Остались дети, как птенцы в разоренном гнезде. Близкой родни не нашлось. Взялся Спирька сам верховодить. Чем попадя кормил младших брательников и сестренку. Один объелся, другой не наелся. Не умыты, не причесаны. Когда припасы поели, Спирька и Кирька наладились в чужих огородах варначить, Андрюшка, Катюшка и Степка по миру пошли подаяние просить. Разутые, неодетые. Началась осенняя непогодь, мокреть и стылость на улице. Испростыли все. В избе печь не топлена. По ночам и осветиться-то нечем.
А Василиса, как узнала, в ту же пору к ним бегом прибежала. Вывела их из холодной избы и к себе домой повела. Они так и прильнули к ней: пятеро за подол уцепились, Гришка на загорбок взобрался, а Мишка к груди припал. И все в один голос: «Мамка наша! Мамка наша!» Она, глядя на них, мало ума не лишилась: то ли плакать от жалости, то ли порадоваться, что экую семью завела.
У себя в плетенухе рассадила их по лавкам, прежде накормила-напоила, потом в баню сводила, переодела в чистое и спать уложила.
Вечером сходила в пригон, подоила корову и решила с устатку хоть часок посумерничать у окошка. Появилась ведь забота немалая: немудрено ребятенок-то обиходить и досыта кормить, а то мудрено, чтобы не случились из них шатуны-болтуны-лежебоки.
На дворе погода буранила, но вскоре прояснило, по всему темному небу звезды зажглись, а на ивушке под окном, от комля до вершины, появились крохотные огоньки-попрыгунчики. Осыпали ее всю, скакали с ветки на ветку, в догонялки играли, не то вниз падали на сугроб, и уж не знатко было — снег ли горит, ивушка ли, стоя на месте, кружится?
Не одета, не обута выбежала Василиса на улицу, но на ивушке все огоньки враз погасли. На ветках снежный куржак да стылая изморозь, и сугроб накрыт густой темнотой.

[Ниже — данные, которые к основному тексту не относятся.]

What follows belongs to an exercise in optimizing a design on an open flow for small area and a short achievable clock period; a production flow would make more cautious choices.
Only simulation tests tie the RTL to the original design; equivalence was not proved.
No activity file was given, so power comes from the tool's default toggle rates.

==> flow/design.v (outline; a module is shown in full before it is edited, if it fits) <==
// module zre_mono: 949 lines
// module zre_fa: 10 lines
// module zre_ha: 9 lines
// module zre_a21oi: 8 lines
// module zre_and2: 7 lines
// module zre_inv: 6 lines
// module zre_nand2: 7 lines
// module zre_nor2: 7 lines
// module zre_o21ai: 8 lines
// module zre_or2: 7 lines
// module zre_xnor2: 7 lines
// module zre_xor2: 7 lines
module zre_mono (
    input  wire        clk,
    input  wire        rst,
    input  wire        start,
    input  wire [6:0]  black,
    input  wire        skip,
    input  wire [15:0] width,
    input  wire        pix_valid,
    input  wire [7:0]  pix_r,
    input  wire [7:0]  pix_g,
    input  wire [7:0]  pix_b,
    input  wire [7:0]  pix_a,
    input  wire        pix_last,
    output reg         dark_valid,
    output reg         dark,
    output reg         res_valid,
    output wire        res_err,
    output reg  [15:0] box_x,
    output reg  [15:0] box_y,
    output reg  [15:0] box_w,
    output reg  [15:0] box_h
);
  // ...
==> flow/flow/run.sh <==
#!/bin/bash
# Standard ORFS flow (the standard.sh): synthesis unchanged, then the
# layout with the ports buffered by buf_1 cells and setup repair aimed at a
# slack margin of 0 ns. Each step's output goes to its own log file here.
set -e
bash standard.sh synth > synth.log 2>&1
bash standard.sh "BUFFER_PORTS_ARGS=-buffer_cell sky130_fd_sc_hd__buf_1" SETUP_SLACK_MARGIN=0  finish > layout.log 2>&1
==> flow/standard.sh <==
#!/bin/bash
# synth_recipe.tcl (not shown) runs the flow's synth.tcl, then flattens the netlist and writes it again
# the make line also repeats each setting of config.mk as NAME=value (left out here)
make -C /OpenROAD-flow-scripts/flow DESIGN_CONFIG=/design/flow/config.mk WORK_HOME=/design/flow/orfs CLKGATE_MAP_FILE= SYNTH_SCRIPT=/design/flow/synth_recipe.tcl "${@:-finish}"
==> flow/config.mk <==
export PLATFORM = sky130hd
export DESIGN_NAME = zre_mono
export DESIGN_NICKNAME = zre_mono
export VERILOG_FILES = /design/flow/design.v
export SDC_FILE = /design/flow/constraint.sdc
export NUM_CORES = 4
export LEC_CHECK = 0
export CAP_MARGIN = 20
export CORE_MARGIN = 2
export CORE_UTILIZATION = 40
export PLACE_DENSITY = 0.6
export SLEW_MARGIN = 20
export SYNTH_HIERARCHICAL = 1
export SYNTH_MINIMUM_KEEP_SIZE = 0
==> flow/constraint.sdc <==
create_clock -name core_clock -period 13.0 [get_ports {clk}]
set_input_delay 2.6000 -clock core_clock [delete_from_list [all_inputs] [get_ports {clk}]]
set_output_delay 2.6000 -clock core_clock [all_outputs]
set_load 0.01 [all_outputs]
Background: an optimization exercise with open tools, aiming at a short achievable clock period and few clock cycles. Do not read the settings as production practice. Function was checked by simulation only, so behaviour that the tests miss may differ from the original. Power and IR drop assume default switching activity.

**flow/run.sh**
```bash
#!/bin/bash
set -euo pipefail
export BUFFER_PORTS_ARGS="-buffer_cell sky130_fd_sc_hd__buf_4"
bash standard.sh > standard_flow.log 2>&1
```
**standard.sh**
```bash
#!/bin/bash
# synth_recipe.tcl (not shown) runs the flow's synth.tcl, then flattens the netlist and writes it again
# the make line also repeats each setting of config.mk as NAME=value (left out here)
make -C /OpenROAD-flow-scripts/flow DESIGN_CONFIG=/design/flow/config.mk WORK_HOME=/design/flow/orfs CLKGATE_MAP_FILE= SYNTH_SCRIPT=/design/flow/synth_recipe.tcl "${@:-finish}"
```
**config.mk**
```make
export PLATFORM = sky130hd
export DESIGN_NAME = uc1609_framer
export DESIGN_NICKNAME = uc1609_framer
export VERILOG_FILES = /design/flow/design.v
export SDC_FILE = /design/flow/constraint.sdc
export NUM_CORES = 4
export LEC_CHECK = 0
export CAP_MARGIN = 20
export CORE_MARGIN = 2
export CORE_UTILIZATION = 65
export CTS_CLUSTER_DIAMETER = 200
export CTS_CLUSTER_SIZE = 20
export SLEW_MARGIN = 20
```
**constraint.sdc**
```tcl
create_clock -name core_clock -period 12.0 [get_ports {clk}]
set_input_delay 2.4000 -clock core_clock [delete_from_list [all_inputs] [get_ports {clk}]]
set_output_delay 2.4000 -clock core_clock [all_outputs]
set_load 0.01 [all_outputs]
```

— Наверно, вздремнула я у окошка-то, — молвила сама про себя Василиса и хотела уж обратно в избу уйти, как вдруг упали подле нее семь шишек кедровых.
Огляделась она вокруг — поблизости никого не видать. Только жулан[1] вспорхнул с прясла, сделал над ней круг и скрылся из виду.
Потом вроде бы знакомый голос издали донесло:
— Стоит гора, под горой вода... Живи! Живи! Живой клад береги...
— Баушка, баушка! — позвала Василиса. — Зайди, погости!
Не дозвалась. И вдогонку не кинулась. Сама на морозе продрогла.
Подобрала кедровые шишки в подол и в избе на столе разложила: каждому ребенку по шишке. А что к чему, опять непонятно: то ли это гостинцы, то ли снова загадка?
В каждой шишке были орешки кедровые, а видом не одинаковые. Так ведь и одинаковых людей нет, всяк сам по себе.
Утром подвела всех семерых ребятишек к столу:
— Берите, кому какая шишка поглянется...
Те сроду кедровых шишек не видывали, орешков не пробовали и гостинцам обрадовались. Принялись скорлупу шелушить, орешки в охотку щелкать, досыта наелись, но орешки в шишках не убывали, а прибывали: взамен одного появлялось два.